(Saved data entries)

____________________

<file path="src/rtl/imem_program_loader.sv">
// -----------------------------------------------------------------------------
// imem_program_loader
//
// Loads a program into the writable instruction RAM of the single-cycle core
// and otherwise passes core fetches through to the RAM read port.
//
// A load begins with load_start and a legal word_count. The program arrives
// as an 8-bit byte stream (valid/ready). Each group of three bytes is packed
// big-endian into one 22-bit instruction: {b0[5:0], b1, b2}. Words are written
// in order from index 0. The core is stalled for the whole load. After the
// last word, cpu_rst_n is held low for RST_CYCLES cycles so that the core
// restarts at PC 0.
//
// Ports
//   clk         system clock, rising edge
//   rst         asynchronous active-low reset
//   load_start  single-cycle pulse, starts a load (honoured in IDLE/ERR only)
//   word_count  number of words to load, sampled with load_start
//   byte_valid  byte stream valid
//   byte_data   byte stream data
//   byte_ready  loader accepts a byte this cycle
//   cpu_addr    core fetch byte address (PC)
//   cpu_instr   instruction to the core (zero while stalled or out of range)
//   cpu_stall   holds the core PC / regfile writes during a load
//   cpu_rst_n   active-low reset to the core, pulsed at the end of a load
//   mem_raddr   RAM read word index
//   mem_rdata   RAM combinational read data
//   mem_we      RAM write enable
//   mem_waddr   RAM write word index
//   mem_wdata   RAM write data
//   busy        load in progress
//   done        sticky, the last load completed
//   error       sticky, the last load_start had an illegal word_count
// -----------------------------------------------------------------------------
module imem_program_loader #(
  parameter int DEPTH      = 129,
  parameter int WORD_W     = 22,
  parameter int IDX_W      = 8,
  parameter int RST_CYCLES = 4
) (
  input  logic              clk,
  input  logic              rst,
  input  logic              load_start,
  input  logic [IDX_W-1:0]  word_count,
  input  logic              byte_valid,
  input  logic [7:0]        byte_data,
  output logic              byte_ready,
  input  logic [21:0]       cpu_addr,
  output logic [WORD_W-1:0] cpu_instr,
  output logic              cpu_stall,
  output logic              cpu_rst_n,
  output logic [IDX_W-1:0]  mem_raddr,
  input  logic [WORD_W-1:0] mem_rdata,
  output logic              mem_we,
  output logic [IDX_W-1:0]  mem_waddr,
  output logic [WORD_W-1:0] mem_wdata,
  output logic              busy,
  output logic              done,
  output logic              error
);

  typedef enum logic [2:0] {
    S_IDLE,
    S_B0,
    S_B1,
    S_B2,
    S_WRITE,
    S_RELEASE,
    S_ERR
  } state_t;

  localparam int                RCNT_W    = $clog2(RST_CYCLES + 1);
  localparam logic [IDX_W:0]    DEPTH_L   = (IDX_W + 1)'(DEPTH);
  localparam logic [RCNT_W-1:0] RCNT_LAST = RCNT_W'(RST_CYCLES - 1);

  state_t             state;
  state_t             next_state;
  logic [IDX_W-1:0]   count;
  logic [IDX_W-1:0]   index;
  logic [WORD_W-1:0]  asm_word;
  logic [RCNT_W-1:0]  rcnt;

  logic accept;
  logic load_ok;
  logic last_word;
  logic rel_last;

  assign accept    = byte_valid && byte_ready;
  assign load_ok   = (word_count != '0) && ({1'b0, word_count} <= DEPTH_L);
  assign last_word = (index == count - 1'b1);
  assign rel_last  = (rcnt == RCNT_LAST);

  // ---------------------------------------------------------------------------
  // State register
  // ---------------------------------------------------------------------------
  // NOTE: sequential state uses non-blocking assignments so every register
  // samples the pre-edge values of the others, independent of block order.
  always_ff @(posedge clk or negedge rst) begin
    if (!rst) begin
      state <= S_IDLE;
    end else begin
      state <= next_state;
    end
  end

  // ---------------------------------------------------------------------------
  // Next-state logic
  // ---------------------------------------------------------------------------
  // NOTE: next_state is given a default before the case so that every path
  // assigns it and no latch is inferred.
  always_comb begin
    next_state = state;
    unique case (state)
      S_IDLE, S_ERR: begin
        if (load_start) next_state = load_ok ? S_B0 : S_ERR;
      end
      S_B0:      if (accept) next_state = S_B1;
      S_B1:      if (accept) next_state = S_B2;
      S_B2:      if (accept) next_state = S_WRITE;
      S_WRITE:   next_state = last_word ? S_RELEASE : S_B0;
      S_RELEASE: if (rel_last) next_state = S_IDLE;
      default:   next_state = S_IDLE;
    endcase
  end

  // ---------------------------------------------------------------------------
  // Output logic (Moore, decoded from the state register)
  // ---------------------------------------------------------------------------
  always_comb begin
    byte_ready = 1'b0;
    mem_we     = 1'b0;
    busy       = 1'b1;
    cpu_rst_n  = 1'b1;
    unique case (state)
      S_IDLE, S_ERR:    busy       = 1'b0;
      S_B0, S_B1, S_B2: byte_ready = 1'b1;
      S_WRITE:          mem_we     = 1'b1;
      S_RELEASE:        cpu_rst_n  = 1'b0;
      default:          busy       = 1'b0;
    endcase
  end

  assign cpu_stall = busy;
  assign mem_waddr = index;
  assign mem_wdata = asm_word;

  // ---------------------------------------------------------------------------
  // Datapath: load bookkeeping, byte packing, release counter, status flags
  // ---------------------------------------------------------------------------
  always_ff @(posedge clk or negedge rst) begin
    if (!rst) begin
      count    <= '0;
      index    <= '0;
      asm_word <= '0;
      rcnt     <= '0;
      done     <= 1'b0;
      error    <= 1'b0;
    end else begin
      unique case (state)
        S_IDLE, S_ERR: begin
          if (load_start) begin
            done <= 1'b0;
            if (load_ok) begin
              count <= word_count;
              index <= '0;
              error <= 1'b0;
            end else begin
              error <= 1'b1;
            end
          end
        end
        // Big-endian packing; bits [7:6] of the first byte do not fit the
        // 22-bit word and are dropped.
        S_B0: if (accept) asm_word[21:16] <= byte_data[5:0];
        S_B1: if (accept) asm_word[15:8]  <= byte_data;
        S_B2: if (accept) asm_word[7:0]   <= byte_data;
        S_WRITE: begin
          rcnt <= '0;
          if (!last_word) index <= index + 1'b1;
        end
        S_RELEASE: begin
          rcnt <= rcnt + 1'b1;
          if (rel_last) done <= 1'b1;
        end
        default: ;
      endcase
    end
  end

  // ---------------------------------------------------------------------------
  // Fetch path: word-aligned byte address into the RAM, NOP while stalled or
  // past the end of the RAM.
  // ---------------------------------------------------------------------------
  logic [IDX_W-1:0] fetch_idx;
  logic             unused_addr_bits;

  assign fetch_idx        = cpu_addr[IDX_W+1:2];
  assign mem_raddr        = fetch_idx;
  assign cpu_instr        = (!cpu_stall && ({1'b0, fetch_idx} < DEPTH_L)) ? mem_rdata : '0;
  assign unused_addr_bits = ^{cpu_addr[1:0], cpu_addr[21:IDX_W+2]};

endmodule

</file>
<file path="config.mk">
export PLATFORM = sky130hd
export DESIGN_NAME = imem_program_loader
export DESIGN_NICKNAME = d
export VERILOG_FILES = /design/src/rtl/imem_program_loader.sv
export SDC_FILE = /design/constraint.sdc
export NUM_CORES = 1
export LEC_CHECK = 0
export ABC_AREA = 1
export CORE_ASPECT_RATIO = 1.4
export CORE_MARGIN = 2
export CORE_UTILIZATION = 37
export DETAILED_ROUTE_END_ITERATION = 8
export PLACE_DENSITY = 0.83
export SLEW_MARGIN = 20
export SYNTH_ARGS = -nofsm -noshare
export SYNTH_HDL_FRONTEND = slang
export SYNTH_SLANG_ARGS = --single-unit
</file>
<file path="constraint.sdc">
create_clock -name clk -period 1.6 [get_ports clk]
set_clock_uncertainty 0.15 [all_clocks]
set_input_delay 0.24 -clock clk [delete_from_list [all_inputs] [get_ports clk]]
set_output_delay 0.24 -clock clk [all_outputs]
set_load 0.05 [all_outputs]
</file>
==> results of run 1 <==
==> synth_stat cells, types with 2 or more instances <==
library cell | count | area, um^2
a21oi_1 | 2 | 10.0
buf_4 | 11 | 82.6
clkbuf_1 | 3 | 11.3
dfrtp_1 | 46 | 1150
ha_1 | 4 | 50.1
inv_1 | 56 | 210
inv_2 | 5 | 18.8
nand2_1 | 104 | 390
nand2_4 | 3 | 33.8
nand2_8 | 2 | 40.0
nand3_1 | 18 | 90.1
nand4_1 | 2 | 12.5
nor2_1 | 48 | 180
nor2_2 | 2 | 12.5
nor2_4 | 3 | 33.8
nor3_1 | 4 | 20.0
o21ai_0 | 35 | 175
o22ai_1 | 2 | 12.5
xnor2_1 | 5 | 43.8
xor2_1 | 4 | 35.0
==> worst max-delay path by stage <==
stage / endpoint / slack [ns] / cells after the start
6_report: cpu_instr[18] / -0.65 / 9
4_1_cts: cpu_instr[18] / -0.54 / 9
2_1_floorplan: cpu_instr[10] / -0.38 / 8
3_3_place_gp: cpu_instr[11] / -0.55 / 9
3_5_place_dp: cpu_instr[11] / -0.57 / 9
5_1_grt: cpu_instr[18] / -0.71 / 9
==> sequential cells by signal, indices dropped and copies added, names as in the netlist <==
name / count
rcnt: 3
mem_wdata: 22
done: 1
count: 8
error: 1
state: 3
mem_waddr: 8
==> where the power goes <==
part           internal, mW  switching, mW  leakage (nW)
logic                  3.44           4.28          2.02
clock network         0.465          0.451        0.0504
registers              1.61          0.467         0.583
==> logic make-up after synthesis <==
family | Yosys count
and+or+nand+nor | 191
buffers and inverters | 76
DFF | 46
AOI/OAI and AO/OA | 42
xor gates and xnor gates | 9
adders and majority gates | 4
==> routing by layer <==
metal  wire length, um  part of all wire [%]
met1              3670                    32
met2              6620                    57
met3               741                   6.4
met4               596                   5.1
met5                 0                     0
==> layout make-up <==
class                   instances  area [um^2]  area share (%)
repair buffers                178         2390            43.0
inverters                      61          239            4.30
clock buffers                   5         68.8            1.24
multi-input cells             246         1540            27.7
well taps                      95          119            2.14
clock inverters                 3         45.0           0.810
flip-flops and latches         46         1160            20.8
==> critical path: stages <==
cell	delay (ns)
clkdlybuf4s50_1	0.46
nor3_2	0.20
nand2_1	0.08
nor3_1	0.16
buf_4	0.15
o21bai_4	0.10
buf_12	0.19
nor2_4	0.12
buf_12	0.15
==> what timing repair did <==
item	4_1_cts	5_1_grt
pin swaps	2	3
endpoints found under the hold margin	46	0
setup buffers	4	7
gates resized for setup	16	65
endpoints found under the setup margin	48	58
cloned	2	2
hold buffers	1	0
==> results.tsv, run 1 <==
stage	metric	value	unit
worst_setup_path	reg2reg_slack	-0.41	ns
layout	antenna_cells	0	
global_route	met2_usage	53.4	%
clock_tree	numCtsBuffers	5	
timing	fmax	0.444	GHz
worst_setup_path	path_class	in -> out	
timing	period_share	141	%
timing	hold_slack	0.264	ns
floorplan	die-width	76.4	um
synthesis	synthSimpleGateAreaFrac	32.2	%
global_route	global_route.usage.total	26.4	%
timing	fin_crit	2.25	ns
layout	nNetsFinal	606	
worst_setup_path	startpoint_type	input pin	
synthesis	synth_cell_types	29	
timing	grt_setup_unrepaired	yes	
worst_setup_path	crit_arrival	1.86	ns
timing	hold_viol	0	
clock_tree	cts_buffer_depth	2	
synthesis	synth_edf_count	0	
pwr	total_power	10.7	mW
synthesis	ys_warn_count	0	
clock_tree	cts.clk_slew.worst_paths	0.10	ns
routing	num_vias	3243	
synthesis	syn_area_per_cell	7.37	um^2
routing	wirelength	11.6	mm
layout	layout_commonest_cell	nand2_1	
global_route	grt_pass1_wl	16.8	mm
layout	nFillCells	375	
placed_design	port_buffers	116	
routing	wl_per_cell	18.3	um
global_route	gr-total-overflow	0	
run_status	violations	setup timing	
timing	layout_setup_ws	-0.651	ns
floorplan	core_area	0.00703	mm^2
synthesis	synth_compound_area_share	8.49	%
synthesis	synthXorXnorAreaFrac	2.91	%
worst_setup_path	worstSetupEndpointType	output port	
layout	final_cells	634	
layout	final_area	0.00556	mm^2
timing	worst_slew_pin_slew	0.361	ns
global_route	grt_util_met3	6.08	%
floorplan	rows	36	
worst_setup_path	crit_required	1.21	ns
routing	ant_nets	0	
synthesis	synth_seq_cells	46	
synthesis	synthesis.nets	436	
clock_tree	cts_tree	built	
worst_setup_path	worstReg2RegStart	count[0]	
synthesis	async_flop_share	100	%
worst_setup_path	r2r_cells	13	
placed_design	hpwl	7.24	mm
clock_tree	cts_sinks	46	
routing	first_iter_violations	264	
clock_tree	clk-insertion-delay-late	0.32	ns
placed_design	pre_cts_ws	-0.567	ns
global_route	grt_util_met1	26.1	%
floorplan	die_h	105	um
synthesis	synthesis.area	0.00271	mm^2
clock_tree	cts_root_buf	clkbuf_8	
placed_design	dpl.cell_count	613	
run	maxCapViolations	0	
layout	drive_gt1_share	40.1	%
layout	area_growth_syn_to_layout	105	%
routing	drc	0	
synthesis	syn_inst	368	
clock_tree	cts_max_level	2	
placed_design	placed_cell_area	0.00509	mm^2
placed_design	gp_congestion	0.847	
floorplan	die_area	0.00804	mm^2
global_route	grt_pass1_vias	3368	
synthesis	synth_flop_cell	dfrtp_1	
pwr	max-vdd-ir-drop	0.00155	V
pwr	power_leakage	2.65	nW
synthesis	synth_top_family_by_area	simple AND/OR/NAND/NOR gates	
timing	setup_tns	-21.18	ns
floorplan	io-pin-count	131	
pwr	power_density	1930	mW/mm^2
worst_setup_path	cp-startpoint	cpu_addr[6]	
worst_setup_path	r2r_end	state[2]	
global_route	grt_start_max_net_pins	47	
run_status	status	complete, but fails checks	
timing	final-setup-viol-count	48	
floorplan	start_util	38.6	%
timing	slew_headroom	75.9	%
routing	via_per_inst	5.12	
hold_path	worstHoldPathType	in -> async	
routing	dr.pass1.iters	5	
global_route	top_usage_layer	met2	
worst_setup_path	critPathMaxFanout	11	
synthesis	seq_area_frac_synth	42.5	%
synthesis	synthAdderAreaFrac	1.85	%
timing	drv_slew	0	
global_route	antenna_found_initial	0	
layout	final_util	79.2	%
layout	final_cell_mix	nand2_1 (93), buf_12 (66), inv_1 (52)	
synthesis	synthMuxAreaShare	0	%
Power figures use the tool's default switching activity.
==> inputs of run 2 (changes only) <==
Settings changed: CELL_PAD_IN_SITES_DETAIL_PLACEMENT set to 0, CELL_PAD_IN_SITES_GLOBAL_PLACEMENT set to 1, CORE_UTILIZATION 37 to 25, PLACE_DENSITY 0.83 to 0.82.
==> run 2 against run 1 <==
Compared with the run above: global-route usage is 11 points lower; wire length is 21% lower; the run still ends with setup timing left; power is 1.5% lower; non-clock buffer count is 10 higher; worst hold slack better by 0.048 ns; clock power is 11% higher; sequential cell count stayed put; core utilization is 26 points lower; cell count is 9.0% higher; die area is 46% higher.
==> results.tsv, run 2 (synthesized netlist as in run 1, its figures left out) <==
stage	metric	value	unit
worst_setup_path	r2r_cells	13	
worst_setup_path	worstPathCellList	inv_2, nand2_4, inv_4, nor2_4, nand2_4, o21bai_4, buf_8, nor2_4, buf_12	
timing	fin_crit	2.07	ns
floorplan	core_area	0.0107	mm^2
placed_design	port_buffers	116	
layout	final_cell_mix	nand2_1 (93), buf_12 (65), buf_4 (55)	
floorplan	die-width	92.0	um
clock_tree	clk-insertion-delay-late	0.29	ns
floorplan	start_util	25.3	%
layout	layout_commonest_cell	nand2_1	
global_route	gr-total-overflow	0	
routing	first_iter_violations	90	
worst_setup_path	critPathMaxFanout	6	
routing	wl_per_cell	13.2	um
worst_setup_path	path_delay_family	buffers and inverters	
clock_tree	cts_max_level	2	
layout	drive_gt1_share	40.2	%
worst_setup_path	path_class	reg -> out	
pwr	clkPwrFrac	9.7	%
clock_tree	cts_sinks	46	
clock_tree	cts_tree	built	
pwr	power_leakage	2.71	nW
run_status	violations	setup timing	
timing	drv_slew	0	
pwr	seq_power_share	19.5	%
timing	layout_setup_ws	-0.475	ns
layout	nNetsFinal	617	
placed_design	hpwl	6.97	mm
global_route	grt_start_max_net_pins	47	
global_route	global_route.usage.total	15.9	%
routing	dr_wl_met3	479	um
pwr	internal_power	5.69	mW
routing	num_vias	2987	
timing	hold_viol	0	
worst_setup_path	worstReg2RegStart	state[1]	
pwr	power_density	1850	mW/mm^2
routing	ant_nets	0	
floorplan	die_area	0.0117	mm^2
clock_tree	cts_buffer_depth	2	
worst_setup_path	crit_arrival	1.68	ns
pwr	max-vdd-ir-drop	0.00130	V
timing	final-setup-viol-count	48	
routing	drc	0	
clock_tree	numCtsBuffers	5	
worst_setup_path	reg2reg_slack	-0.32	ns
routing	topRoutingLayerUsed	met4	
placed_design	gp_congestion	0.827	
worst_setup_path	startpoint_type	flop	
layout	final_util	53.3	%
timing	worst_slew_pin_slew	0.394	ns
timing	slew_headroom	73.7	%
worst_setup_path	critPathMaxStageDelay	0.41	ns
pwr	p_sw	4.86	mW
global_route	antenna_found_initial	0	
timing	hold_slack	0.312	ns
routing	wirelength	9.16	mm
floorplan	die_h	127	um
layout	area_growth_syn_to_layout	110	%
hold_path	worstHoldPathType	in -> async	
global_route	grt_pass1_vias	3196	
layout	nFillCells	960	
worst_setup_path	r2r_end	mem_waddr[3]	
clock_tree	cts.clk_slew.worst_paths	0.07	ns
layout	final_cells	691	
timing	period_share	130	%
global_route	grt_pass1_wl	15.0	mm
floorplan	io-pin-count	131	
run	maxCapViolations	0	
placed_design	dpl.cell_count	669	
pwr	comb_power_share	70.8	%
worst_setup_path	slowest_stage	dfrtp_2	
run_status	status	complete, but fails checks	
routing	wl_met1	3.11	mm
layout	largest_reg_flops	22	
timing	grt_setup_unrepaired	yes	
worst_setup_path	worstSetupEndpointType	output port	
worst_setup_path	crit_required	1.21	ns
pwr	netSwitchingFraction	46.1	%
layout	antenna_cells	0	
routing	wl_met2	5.45	mm
timing	setup_tns	-14.74	ns
floorplan	rows	45	
routing	via_per_inst	4.32	
worst_setup_path	crit_buf_inv	4	
routing	dr.pass1.iters	5	
clock_tree	cts_root_buf	clkbuf_16	
timing	fmax	0.482	GHz
run 2: cell count changes in the layout (fill, tap and decap cells not counted), moves of 4 or more:
cell / previous run / this run
o21ai_1: 7 / 3
clkbuf_16: 1 / 7
o21ai_0: 22 / 26
clkdlybuf4s50_1: 48 / 43
buf_6: 16 / 11
dlygate4sd2_1: 0 / 5
clkbuf_8: 5 / 0
buf_4: 41 / 55
nor2_1: 18 / 22
run 2: tightest hold or removal path: cells and delay by family:
kind	cells	cell delay (ns)
buffers and inverters	3	0.89
run 2: worst max path at each step:
| stage | startpoint | endpoint | slack (ns) | cells past startpoint |
|---|---|---|---|---|
| global route | state[0] | cpu_instr[20] | -0.56 | 8 |
| detailed placement | cpu_addr[7] | cpu_instr[10] | -0.61 | 9 |
| floorplan | state[2] | cpu_instr[10] | -0.38 | 8 |
| global placement | cpu_addr[7] | cpu_instr[10] | -0.60 | 9 |
| CTS | state[2] | cpu_instr[17] | -0.49 | 9 |
| finish | state[2] | cpu_instr[3] | -0.47 | 9 |
run 2: final cells by class:
| class | count | area, um^2 | area share, % |
|---|---|---|---|
| clock buffer | 5 | 125 | 2.20 |
| sequential | 46 | 1160 | 20.3 |
| tap | 141 | 176 | 3.10 |
| timing repair buffer | 188 | 2450 | 43.0 |
| inverter | 61 | 239 | 4.20 |
| multi-input combinational | 247 | 1530 | 26.8 |
| clock inverter | 3 | 21.3 | 0.373 |
run 2: per-stage QoR:
step | power, mW | setup slack, ns | instance area, um^2
6_report | 10.6 | -0.475 | 5700
2_1_floorplan | 5.55 | -0.382 | 2920
3_5_place_dp | 8.86 | -0.612 | 5210
3_3_place_gp | 8.72 | -0.601 | 5210
4_1_cts | 10.4 | -0.487 | 5590
5_1_grt | 11.2 | -0.563 | 5700
run 2: per-layer routing:
layer  GRT usage [%]  vias to the layer above
li1                -                     1486
met1            16.6                     1420
met2            31.1                       71
met3            4.07                       10
met4            4.30                        0
met5               0                        -
run 2: repair_timing:
item,4_1_cts,5_1_grt
endpoints found under the setup margin,48,57
setup buffers,7,5
hold buffers,1,0
cloned,3,1
hold endpoints to repair,46,0
resized for setup,34,44
pin swaps,8,2
run 2: power groups by stage:
stage	Sequential [mW]	Combinational, mW	Clock [mW]
6_report	2.06	7.48	1.02
5_1_grt	2.11	7.97	1.09
4_1_cts	2.04	7.32	1.05
3_5_place_dp	2.05	6.81	0
3_3_place_gp	2.03	6.69	0
2_1_floorplan	2.90	2.65	0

____________________

- _Task brief_
All lines from the top of the data through the line containing "the single-cycle core" need to be retyped exactly, and nothing more.

- _Task answer_
<file path="src/rtl/imem_program_loader.sv">
// -----------------------------------------------------------------------------
// imem_program_loader
//
// Loads a program into the writable instruction RAM of the single-cycle core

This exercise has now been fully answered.